Started in October 1956, the Hewlett-Packard Deferred Profit-Sharing Plan required the company to contribute 10% of its adjusted net income each year to participants. Hewlett-Packard, like most companies, took responsibility for investments: assets for employees younger than 55 were invested in Fund A - a balanced fund with roughly a 60/40 split between stock and fixed income.
Starting at age 55, however, the plan required a growing portion of a participant's assets to be transferred to Fund B, a fixed-income fund. All assets were shifted into bonds when the participant hit age 64.
In 1990, however, Hewlett-Packard ended the compulsory switch, allowing participants to decide every October how they wanted to divide their assets.
"In the '90s, they said, `We'll treat you like big boys, and allow (you to decide) how much you can put in either" fund, Mr. Coates said.
The profit-sharing plan was frozen in 1993, however, and replaced with a new defined benefit plan - at a time when many companies were abandoning traditional defined benefits plans. The company made all of the contributions for both plans.
Defined benefit offered
Under Hewlett-Packard's revised benefit formula, existing employees would get the better of the old profit-sharing or the new defined benefit plan benefit for service before Nov. 1, 1993, according to company documents. The defined benefit plan would cover accruals after Nov. 1, 1993.
Mr. Coates, who joined Hewlett-Packard in 1968, attended company talks about the benefits package.
Company officials, he said, always said assets were transferred to the fixed-income fund to avoid being hit by "a big market downturn in the employee's last year" before retirement.
So when Mr. Coates, who sold test equipment to some of the company's biggest customers, hit 55 in 1999, he decided to get out of the stock market.
"At the time, I actually received a lot of coaching that was a silly thing to do," he said, given the stock market's meteoric rise. "I decided it was a prudent thing to do."
On Oct. 12, 1999, in a hand-written note, he confirmed his investment choice to company officials. "I have made this same election using TABS (the company's benefits system) several days ago, but I am always fearful that maybe I pushed the wrong button," Mr. Coates wrote.
In a $2.16 billion initial public offering in November 1999, Hewlett-Packard spun off 15% of its measurement and medical device business into Agilent.
Single group trust
The old profit-sharing plan was being divided into separate plans for Hewlett-Packard and Agilent employees, but officials at both companies announced the following May that assets of both plans would remain in a single group trust. Hewlett-Packard would continue to manage the assets, with Boston Safe Deposit and Trust Co. continuing as trustee.
And the officials added another surprise: the fixed-income portfolio was going to be liquidated because of unspecified securities law concerns.
A question-and-answer sheet distributed to employees of both firms explained that "having a choice of investments in a group trust under U.S. securities law creates compliance issues."
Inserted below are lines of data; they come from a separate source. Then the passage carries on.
--- src/include/inj_pkg.sv ---
package inj_pkg;

    // ----------------------------------------------------------------
    // Frame and header geometry
    // ----------------------------------------------------------------
    localparam int GROUPS = 2;
    localparam int HDR_BYTES = 20;
    localparam int HDR_BITS = 160;
    localparam logic [4:0] HDR_LAST_IDX = 5'h13;
    localparam logic [4:0] CNT_RESET = 5'h00;

    // ----------------------------------------------------------------
    // Header field positions
    // ----------------------------------------------------------------
    localparam int BYPASS_BIT = 127;
    localparam int SMAC_BIT = 126;
    localparam int REW_LSB = 117;
    localparam int REW_W = 9;
    localparam int MASQUERADE_BIT = 121;
    localparam int MASQUERADE_PORT_LSB = 122;
    localparam int MASQUERADE_PORT_W = 4;
    localparam int PORTSET_LSB = 56;
    localparam int PORTSET_W = 12;
    localparam int CPU_PORTSET_BIT = 11;
    localparam int POP_LSB = 28;
    localparam int POP_W = 2;
    localparam int QOS_LSB = 17;
    localparam int QOS_W = 3;
    localparam int TAGTYPE_BIT = 16;
    localparam int PCP_LSB = 13;
    localparam int PCP_W = 3;
    localparam int DEI_BIT = 12;
    localparam int VID_LSB = 0;
    localparam int VID_W = 12;

    // ----------------------------------------------------------------
    // Ports and rewrite command codes
    // ----------------------------------------------------------------
    localparam logic [3:0] CPU_PORT_PRIMARY = 4'hb;
    localparam logic [3:0] CPU_PORT_SECOND = 4'hc;
    localparam logic [3:0] REW_NOP4 = 4'h0;
    localparam logic [3:0] REW_SWAP4 = 4'h8;
    localparam logic [2:0] REW_DSCP = 3'h1;
    localparam logic [2:0] REW_PTP_ONE = 3'h2;
    localparam logic [2:0] REW_PTP_TWO = 3'h3;
    localparam logic [2:0] REW_ORIGIN = 3'h5;
    localparam int REW_EGR_DELAY_BIT = 5;

    typedef enum logic [2:0] {
        ACT_NONE,
        ACT_SWAP,
        ACT_DSCP,
        ACT_PTP_ONE,
        ACT_PTP_TWO,
        ACT_ORIGIN
    } rewAction_t;

    typedef struct packed {
        logic useAnalyzer;
        logic [3:0] queuePort;
        logic [3:0] ingressPort;
        logic masquerade;
        logic smacReplace;
        logic [11:0] destPortSet;
        logic cpuSelect;
        logic [2:0] serviceClass;
        logic [1:0] tagPopCount;
        logic tagType;
        logic [2:0] pcp;
        logic dei;
        logic [11:0] vid;
        rewAction_t rewAction;
        logic [5:0] rewArg;
        logic egressDelay;
        logic clearSmacBit40;
    } desc_t;

    // ----------------------------------------------------------------
    // Controller register map (byte offsets) and reset values
    // ----------------------------------------------------------------
    localparam logic [7:0] REG_CTRL = 8'h00;
    localparam logic [7:0] REG_STATUS = 8'h04;
    localparam logic [7:0] REG_HDR0 = 8'h08;
    localparam logic [7:0] REG_PAYLOAD = 8'h1c;
    localparam int HDR_WORDS = 5;
    localparam int CTRL_GO_BIT = 4;
    localparam int CTRL_SEL_BIT = 3;
    localparam int CTRL_PREC_BIT = 2;
    localparam int PAYLOAD_LAST_BIT = 8;
    localparam logic [3:0] CTRL_RESET = 4'h0;

endpackage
All participant assets invested in Fund B, the fixed-income portfolio, would be transferred into Fund A, the balanced portfolio on May 31, the document said.
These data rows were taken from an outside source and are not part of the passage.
`src/verilog/frame_fmt_params.svh`:
```
// Offsets, field positions, reset values and check code polynomial of the frame formatter
`ifndef FRAME_FMT_PARAMS_SVH
`define FRAME_FMT_PARAMS_SVH

// Register byte offsets
`define OFS_CTRL     12'h000
`define OFS_WIN0     12'h004
`define OFS_WIN1     12'h008
`define OFS_GEOM     12'h00c
`define OFS_TIME     12'h010
`define OFS_TRAIN    12'h014
`define OFS_STATUS   12'h018

// Control field positions
`define CTRL_RUN     0
`define CTRL_W1EN    1
`define CTRL_SUB_LO  2
`define CTRL_BFEN    4
`define CTRL_BREN    5
`define CTRL_SEED    6

// Other field positions
`define WIN_FIRST_LO 0
`define WIN_LAST_LO  16
`define GEOM_KERN_LO 0
`define GEOM_BLK_LO  8
`define TIME_FOT_LO  0
`define TIME_ROT_LO  16

// Reset values
`define RST_CTRL     32'h0000_0000
`define RST_WIN      32'h03ff_0000
`define RST_GEOM     32'h0000_08a0
`define RST_TIME     32'h0010_0020
`define RST_TRAIN    32'h0000_03a6

// Check code polynomial, ten bits below the top term
`define CRC_POLY     10'h24f

`endif

```
`src/verilog/frame_fmt_pkg.sv`:
```
// Types shared by the frame formatter modules
package frame_fmt_pkg;

  typedef enum logic [5:0] {
    st_idle = 6'h01,
    st_fot  = 6'h02,
    st_scan = 6'h04,
    st_row  = 6'h08,
    st_crc  = 6'h10,
    st_rot  = 6'h20
  } fmt_state_t;

  typedef enum logic [1:0] {
    sub_none  = 2'h0,
    sub_mono  = 2'h1,
    sub_color = 2'h2
  } sub_mode_t;

  typedef enum logic [1:0] {
    kind_idle = 2'h0,
    kind_pix  = 2'h1,
    kind_crc  = 2'h2
  } slot_kind_t;

endpackage

```
`src/verilog/order_if.sv`:
```
// Link between the frame sequencer and the kernel pixel orderer
`timescale 1ns/1ns
interface order_if;
  logic [1:0]  mode;
  logic [7:0]  kernels;
  logic        restart;
  logic        step;
  logic [10:0] col;
  logic        last;

  modport seq (input mode, kernels, restart, step, output col, last);
  modport ctl (output mode, kernels, restart, step, input col, last);
endinterface

```
`src/verilog/kernel_order.sv`:
```
// Column sequence of one row in eight-pixel kernels
`timescale 1ns/1ns
module kernel_order (
  // Clock and reset
  input wire logic mclk,
  input wire logic reset_n,
  // Sequencer link
  order_if.seq     ord
);

  logic [7:0]  kcnt_r;
  logic [7:0]  kcnt_nxt;
  logic [2:0]  stp_r;
  logic [2:0]  stp_nxt;
  logic [7:0]  limit;
  logic [11:0] col_w;

  // Kernel and step counters
  always_comb begin
    kcnt_nxt = kcnt_r;
    stp_nxt  = stp_r;
    if (ord.restart) begin
      kcnt_nxt = 8'h00;
      stp_nxt  = 3'h0;
    end else if (ord.step) begin
      stp_nxt = stp_r + 3'h1;
      if (stp_r == 3'h7) begin
        kcnt_nxt = kcnt_r + 8'h01;
      end
    end
  end

  always_ff @(posedge mclk or negedge reset_n) begin
    if (!reset_n) begin
      kcnt_r <= 8'h00;
      stp_r  <= 3'h0;
    end else begin
      kcnt_r <= kcnt_nxt;
      stp_r  <= stp_nxt;
    end
  end

  // Column of the current step for each mode
  always_comb begin
    case (ord.mode)
      frame_fmt_pkg::sub_mono: begin
        col_w = {kcnt_r, 4'h0} + {8'h00, stp_r, 1'b0};
        limit = {1'b0, ord.kernels[7:1]};
      end
      frame_fmt_pkg::sub_color: begin
        col_w = {kcnt_r, 4'h0} + {8'h00, stp_r[2:1], 2'h0}
              + {11'h000, stp_r[0]};
        limit = {1'b0, ord.kernels[7:1]};
      end
      default: begin
        col_w = {1'b0, kcnt_r, 3'h0}
              + {9'h000, (kcnt_r[0] ? ~stp_r : stp_r)};
        limit = ord.kernels;
      end
    endcase
  end

  assign ord.col  = col_w[10:0];
  assign ord.last = (stp_r == 3'h7) && ({1'b0, kcnt_r} + 9'h001
                    >= {1'b0, limit});
endmodule

```
`src/verilog/frame_formatter.sv`:
```
// Parallel pixel frame formatter with APB configuration
`timescale 1ns/1ns
`include "frame_fmt_params.svh"
module frame_formatter (
  // Clock and reset
  input  wire logic        mclk,
  input  wire logic        reset_n,
  // APB slave
  input  wire logic        psel,
  input  wire logic        penable,
  input  wire logic        pwrite,
  input  wire logic [11:0] paddr,
  input  wire logic [31:0] pwdata,
  output logic      [31:0] prdata,
  output logic             pready,
  output logic             pslverr,
  // Link clock from outside
  input  wire logic        link_clk,
  // Pixel source
  output logic             pix_rd_en,
  output logic      [9:0]  pix_rd_row,
  output logic      [10:0] pix_rd_col,
  output logic             pix_rd_black,
  input  wire logic [9:0]  pix_value,
  // Parallel output
  output logic             pix_clk_out,
  output logic             frame_active,
  output logic             row_active,
  output logic      [9:0]  pix_data
);

  order_if ord ();

  logic lclk_s1_r;
  logic lclk_s2_r;
  logic lclk_s3_r;
  logic pix_en;

  logic [31:0] ctrl_r, ctrl_nxt;
  logic [31:0] win0_r, win0_nxt;
  logic [31:0] win1_r, win1_nxt;
  logic [31:0] geom_r, geom_nxt;
  logic [31:0] time_r, time_nxt;
  logic [31:0] train_r, train_nxt;
  logic [31:0] prdata_r, prdata_nxt;
  logic [31:0] rd_val;
  logic        hit;

  frame_fmt_pkg::fmt_state_t state_r, state_nxt;
  frame_fmt_pkg::slot_kind_t kind_r, kind_nxt;
  logic [15:0] cnt_r, cnt_nxt;
  logic [9:0]  row_r, row_nxt;
  logic [7:0]  brow_r, brow_nxt;
  logic        black_r, black_nxt;
  logic        fon_r, fon_nxt;
  logic        fa_r, fa_nxt;
  logic        la_r, la_nxt;
  logic [15:0] frames_r, frames_nxt;
  logic        rd_en_r, rd_en_nxt;
  logic [9:0]  rd_row_r, rd_row_nxt;
  logic [10:0] rd_col_r, rd_col_nxt;
  logic        rd_blk_r, rd_blk_nxt;
  logic        ord_restart;
  logic        ord_step;

  logic [9:0]  crc_r, crc_nxt;
  logic [9:0]  data_r, data_nxt;
  logic        fv_r, fv_nxt;
  logic        lv_r, lv_nxt;
  logic        pclk_r;

  logic [9:0]  w0f, w0l, w1f, w1l, lo, hi;
  logic [7:0]  nblack;
  logic [15:0] frame_overhead_time, row_overhead_time;
  logic        w1en, bfen, bren, included, blk_more;

  // Link clock synchroniser and slot enable on its rising edge
  always_ff @(posedge mclk or negedge reset_n) begin
    if (!reset_n) begin
      lclk_s1_r <= 1'b0;
      lclk_s2_r <= 1'b0;
      lclk_s3_r <= 1'b0;
    end else begin
      lclk_s1_r <= link_clk;
      lclk_s2_r <= lclk_s1_r;
      lclk_s3_r <= lclk_s2_r;
    end
  end
  assign pix_en = lclk_s2_r & ~lclk_s3_r;

  // Configuration fields
  assign w0f    = win0_r[`WIN_FIRST_LO +: 10];
  assign w0l    = win0_r[`WIN_LAST_LO +: 10];
  assign w1f    = win1_r[`WIN_FIRST_LO +: 10];
  assign w1l    = win1_r[`WIN_LAST_LO +: 10];
  assign w1en   = ctrl_r[`CTRL_W1EN];
  assign bfen   = ctrl_r[`CTRL_BFEN];
  assign bren   = ctrl_r[`CTRL_BREN];
  assign nblack = geom_r[`GEOM_BLK_LO +: 8];
  assign frame_overhead_time    = time_r[`TIME_FOT_LO +: 16];
  assign row_overhead_time    = time_r[`TIME_ROT_LO +: 16];

  // Row span and membership of the window union
  assign lo = (w1en && w1f < w0f) ? w1f : w0f;
  assign hi = (w1en && w1l > w0l) ? w1l : w0l;
  assign included = (row_r >= w0f && row_r <= w0l)
                 || (w1en && row_r >= w1f && row_r <= w1l);
  assign blk_more = ({1'b0, brow_r} + 9'h001) < {1'b0, nblack};

  // APB decode and read mux
  always_comb begin
    hit = 1'b1;
    case (paddr)
      `OFS_CTRL:   rd_val = ctrl_r;
      `OFS_WIN0:   rd_val = win0_r;
      `OFS_WIN1:   rd_val = win1_r;
      `OFS_GEOM:   rd_val = geom_r;
      `OFS_TIME:   rd_val = time_r;
      `OFS_TRAIN:  rd_val = train_r;
      `OFS_STATUS: rd_val = {frames_r, 3'h0, row_r, black_r, fon_r,
                             (state_r != frame_fmt_pkg::st_idle)};
      default: begin
        rd_val = 32'h0000_0000;
        hit    = 1'b0;
      end
    endcase
  end

  // Register writes in the access phase, read data latched in setup
  always_comb begin
    ctrl_nxt   = ctrl_r;
    win0_nxt   = win0_r;
    win1_nxt   = win1_r;
    geom_nxt   = geom_r;
    time_nxt   = time_r;
    train_nxt  = train_r;
    prdata_nxt = prdata_r;
    if (psel && !penable) begin
      prdata_nxt = rd_val;
    end
    if (psel && penable && pwrite) begin
      case (paddr)
        `OFS_CTRL:  ctrl_nxt  = {25'h0000000, pwdata[6:0]};
        `OFS_WIN0:  win0_nxt  = {6'h00, pwdata[25:16], 6'h00, pwdata[9:0]};
        `OFS_WIN1:  win1_nxt  = {6'h00, pwdata[25:16], 6'h00, pwdata[9:0]};
        `OFS_GEOM:  geom_nxt  = {16'h0000, pwdata[15:0]};
        `OFS_TIME:  time_nxt  = pwdata;
        `OFS_TRAIN: train_nxt = {22'h000000, pwdata[9:0]};
        default:    ctrl_nxt  = ctrl_r;
      endcase
    end
  end

  always_ff @(posedge mclk or negedge reset_n) begin
    if (!reset_n) begin
      ctrl_r   <= `RST_CTRL;
      win0_r   <= `RST_WIN;
      win1_r   <= `RST_WIN;
      geom_r   <= `RST_GEOM;
      time_r   <= `RST_TIME;
      train_r  <= `RST_TRAIN;
      prdata_r <= 32'h0000_0000;
    end else begin
      ctrl_r   <= ctrl_nxt;
      win0_r   <= win0_nxt;
      win1_r   <= win1_nxt;
      geom_r   <= geom_nxt;
      time_r   <= time_nxt;
      train_r  <= train_nxt;
      prdata_r <= prdata_nxt;
    end
  end

  assign prdata  = prdata_r;
  assign pready  = 1'b1;
  assign pslverr = psel & penable & ~hit;

  // Frame sequencer: overhead, row scan, pixels, check code
  always_comb begin
    state_nxt   = state_r;
    kind_nxt    = kind_r;
    cnt_nxt     = cnt_r;
    row_nxt     = row_r;
    brow_nxt    = brow_r;
    black_nxt   = black_r;
    fon_nxt     = fon_r;
    fa_nxt      = fa_r;
    la_nxt      = la_r;
    frames_nxt  = frames_r;
    rd_en_nxt   = 1'b0;
    rd_row_nxt  = rd_row_r;
    rd_col_nxt  = rd_col_r;
    rd_blk_nxt  = rd_blk_r;
    ord_restart = 1'b0;
    ord_step    = 1'b0;
    if (pix_en) begin
      kind_nxt = frame_fmt_pkg::kind_idle;
      fa_nxt   = fon_r;
      la_nxt   = 1'b0;
    end
    case (state_r)
      frame_fmt_pkg::st_idle: begin
        if (pix_en && ctrl_r[`CTRL_RUN]) begin
          state_nxt = frame_fmt_pkg::st_fot;
          cnt_nxt   = frame_overhead_time;
        end
      end
      frame_fmt_pkg::st_fot: begin
        if (pix_en) begin
          cnt_nxt = cnt_r - 16'h0001;
          if (cnt_r <= 16'h0001) begin
            brow_nxt = 8'h00;
            if (nblack != 8'h00) begin
              black_nxt   = 1'b1;
              state_nxt   = frame_fmt_pkg::st_row;
              ord_restart = 1'b1;
              fon_nxt     = bfen;
            end else begin
              black_nxt = 1'b0;
              row_nxt   = lo;
              state_nxt = frame_fmt_pkg::st_scan;
            end
          end
        end
      end
      frame_fmt_pkg::st_scan: begin
        if (row_r > hi) begin
          state_nxt  = frame_fmt_pkg::st_idle;
          fon_nxt    = 1'b0;
          frames_nxt = frames_r + 16'h0001;
        end else if (included) begin
          state_nxt   = frame_fmt_pkg::st_row;
          ord_restart = 1'b1;
          fon_nxt     = 1'b1;
        end else begin
          row_nxt = row_r + 10'h001;
        end
      end
      frame_fmt_pkg::st_row: begin
        if (pix_en) begin
          kind_nxt   = frame_fmt_pkg::kind_pix;
          la_nxt     = black_r ? bren : 1'b1;
          rd_en_nxt  = 1'b1;
          rd_row_nxt = black_r ? {2'h0, brow_r} : row_r;
          rd_col_nxt = ord.col;
          rd_blk_nxt = black_r;
          ord_step   = 1'b1;
          if (ord.last) begin
            state_nxt = frame_fmt_pkg::st_crc;
          end
        end
      end
      frame_fmt_pkg::st_crc: begin
        if (pix_en) begin
          kind_nxt = frame_fmt_pkg::kind_crc;
          if (black_r || row_r < hi) begin
            state_nxt = frame_fmt_pkg::st_rot;
            cnt_nxt   = row_overhead_time;
          end else begin
            state_nxt  = frame_fmt_pkg::st_idle;
            fon_nxt    = 1'b0;
            frames_nxt = frames_r + 16'h0001;
          end
        end
      end
      frame_fmt_pkg::st_rot: begin
        if (pix_en) begin
          cnt_nxt = cnt_r - 16'h0001;
          if (cnt_r <= 16'h0001) begin
            if (black_r && blk_more) begin
              brow_nxt    = brow_r + 8'h01;
              state_nxt   = frame_fmt_pkg::st_row;
              ord_restart = 1'b1;
            end else begin
              black_nxt = 1'b0;
              row_nxt   = black_r ? lo : row_r + 10'h001;
              state_nxt = frame_fmt_pkg::st_scan;
            end
          end
        end
      end
      default: begin
        state_nxt = frame_fmt_pkg::st_idle;
        fon_nxt   = 1'b0;
      end
    endcase
  end

  always_ff @(posedge mclk or negedge reset_n) begin
    if (!reset_n) begin
      state_r  <= frame_fmt_pkg::st_idle;
      kind_r   <= frame_fmt_pkg::kind_idle;
      cnt_r    <= 16'h0000;
      row_r    <= 10'h000;
      brow_r   <= 8'h00;
      black_r  <= 1'b0;
      fon_r    <= 1'b0;
      fa_r     <= 1'b0;
      la_r     <= 1'b0;
      frames_r <= 16'h0000;
      rd_en_r  <= 1'b0;
      rd_row_r <= 10'h000;
      rd_col_r <= 11'h000;
      rd_blk_r <= 1'b0;
    end else begin
      state_r  <= state_nxt;
      kind_r   <= kind_nxt;
      cnt_r    <= cnt_nxt;
      row_r    <= row_nxt;
      brow_r   <= brow_nxt;
      black_r  <= black_nxt;
      fon_r    <= fon_nxt;
      fa_r     <= fa_nxt;
      la_r     <= la_nxt;
      frames_r <= frames_nxt;
      rd_en_r  <= rd_en_nxt;
      rd_row_r <= rd_row_nxt;
      rd_col_r <= rd_col_nxt;
      rd_blk_r <= rd_blk_nxt;
    end
  end

  assign pix_rd_en    = rd_en_r;
  assign pix_rd_row   = rd_row_r;
  assign pix_rd_col   = rd_col_r;
  assign pix_rd_black = rd_blk_r;

  assign ord.mode    = ctrl_r[`CTRL_SUB_LO +: 2];
  assign ord.kernels = geom_r[`GEOM_KERN_LO +: 8];
  assign ord.restart = ord_restart;
  assign ord.step    = ord_step;

  kernel_order u_order (
    .mclk    (mclk),
    .reset_n (reset_n),
    .ord     (ord)
  );

  // One step of the row check code over a ten-bit word, MSB first
  function automatic logic [9:0] crc_step(input logic [9:0] c,
                                          input logic [9:0] d);
    logic [9:0] v;
    logic       fb;
    v = c;
    for (int i = 9; i >= 0; i--) begin
      fb = v[9] ^ d[i];
      v  = {v[8:0], 1'b0} ^ (fb ? `CRC_POLY : 10'h000);
    end
    return v;
  endfunction

  // Output stage: pixel word, check code or training word per slot
  always_comb begin
    data_nxt = data_r;
    fv_nxt   = fv_r;
    lv_nxt   = lv_r;
    crc_nxt  = crc_r;
    if (pix_en) begin
      fv_nxt = fa_r;
      lv_nxt = la_r;
      case (kind_r)
        frame_fmt_pkg::kind_pix: begin
          data_nxt = pix_value;
          crc_nxt  = crc_step(crc_r, pix_value);
        end
        frame_fmt_pkg::kind_crc: begin
          data_nxt = crc_r;
          crc_nxt  = {10{ctrl_r[`CTRL_SEED]}};
        end
        default: begin
          data_nxt = train_r[9:0];
          crc_nxt  = crc_r;
        end
      endcase
    end
  end

  always_ff @(posedge mclk or negedge reset_n) begin
    if (!reset_n) begin
      data_r <= 10'h3a6;
      fv_r   <= 1'b0;
      lv_r   <= 1'b0;
      crc_r  <= 10'h000;
      pclk_r <= 1'b0;
    end else begin
      data_r <= data_nxt;
      fv_r   <= fv_nxt;
      lv_r   <= lv_nxt;
      crc_r  <= crc_nxt;
      pclk_r <= ~lclk_s3_r;  // Rises five clocks after data changes
    end
  end

  assign pix_data     = data_r;
  assign frame_active = fv_r;
  assign row_active   = lv_r;
  assign pix_clk_out  = pclk_r;
endmodule

```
Even though the plan provides a guaranteed level of benefits, Mr. Coates, who has been on worker's compensation since April 19, 2002, said his account would probably have to plunge "60% to 70% before you hit the floor."
Now, his lawsuit claims the forced liquidation of the fixed-income portfolio was imprudent. His lawsuit alleges Agilent and Hewlett-Packard officials violated their fiduciary duties in failing to consider the earlier investment policies, ignoring the different investment time horizons of younger and older employees, and disregarding the risks of forcing older workers out of the fixed-income holdings.
Whether the decision to end an investment option in a defined contribution plan is a fiduciary decision or a business decision, will be put to the test.
Alfred H. Sigman, an Oakland, Calif., pension lawyer who represents Mr. Coates, said company officials were acting as fiduciaries in ending the fixed-income option.
"To put (all participants) into one-size-fits-all is imprudent," he said.